`config.mk`:
```
export PLATFORM = sky130hd
export DESIGN_NAME = stats_screen_matrix_renderer_top_flat
export DESIGN_NICKNAME = d
export VERILOG_FILES = /design/src/hdl/ssm_pkg.sv /design/src/hdl/ssm_if.sv /design/src/hdl/ssm_rotator.sv /design/src/hdl/ssm_digits.sv /design/src/hdl/stats_screen_matrix_renderer_top.sv /design/src/flat_wrapper.sv
export SDC_FILE = /design/constraint.sdc
export NUM_CORES = 1
export LEC_CHECK = 0
export BUFFER_PORTS_ARGS = -buffer_cell sky130_fd_sc_hd__buf_2
export CAP_MARGIN = 10
export CORE_MARGIN = 2
export CORE_UTILIZATION = 45
export CTS_BUF_LIST = sky130_fd_sc_hd__clkbuf_2 sky130_fd_sc_hd__clkbuf_4 sky130_fd_sc_hd__clkbuf_8
export CTS_CLUSTER_SIZE = 30
export DETAILED_ROUTE_END_ITERATION = 6
export PLACE_DENSITY = 0.67
export SLEW_MARGIN = 20
export SYNTH_ARGS = -nofsm -noshare
export SYNTH_HDL_FRONTEND = slang
export SYNTH_SLANG_ARGS = --single-unit
export TNS_END_PERCENT = 100
```
`constraint.sdc`:
```
create_clock -name i_clk -period 20.4 [get_ports i_clk]
set_input_delay 4.08 -clock i_clk [delete_from_list [all_inputs] [get_ports i_clk]]
set_output_delay 4.08 -clock i_clk [all_outputs]
set_load 0.1 [all_outputs]
```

*EXERCISE DIRECTIONS*: Reproduce the entries exactly as they appear.

*OUTPUT FOR THIS TASK*:
`config.mk`:
```
export PLATFORM = sky130hd
export DESIGN_NAME = stats_screen_matrix_renderer_top_flat
export DESIGN_NICKNAME = d
export VERILOG_FILES = /design/src/hdl/ssm_pkg.sv /design/src/hdl/ssm_if.sv /design/src/hdl/ssm_rotator.sv /design/src/hdl/ssm_digits.sv /design/src/hdl/stats_screen_matrix_renderer_top.sv /design/src/flat_wrapper.sv
export SDC_FILE = /design/constraint.sdc
export NUM_CORES = 1
export LEC_CHECK = 0
export BUFFER_PORTS_ARGS = -buffer_cell sky130_fd_sc_hd__buf_2
export CAP_MARGIN = 10
export CORE_MARGIN = 2
export CORE_UTILIZATION = 45
export CTS_BUF_LIST = sky130_fd_sc_hd__clkbuf_2 sky130_fd_sc_hd__clkbuf_4 sky130_fd_sc_hd__clkbuf_8
export CTS_CLUSTER_SIZE = 30
export DETAILED_ROUTE_END_ITERATION = 6
export PLACE_DENSITY = 0.67
export SLEW_MARGIN = 20
export SYNTH_ARGS = -nofsm -noshare
export SYNTH_HDL_FRONTEND = slang
export SYNTH_SLANG_ARGS = --single-unit
export TNS_END_PERCENT = 100
```
`constraint.sdc`:
```
create_clock -name i_clk -period 20.4 [get_ports i_clk]
set_input_delay 4.08 -clock i_clk [delete_from_list [all_inputs] [get_ports i_clk]]
set_output_delay 4.08 -clock i_clk [all_outputs]
set_load 0.1 [all_outputs]
```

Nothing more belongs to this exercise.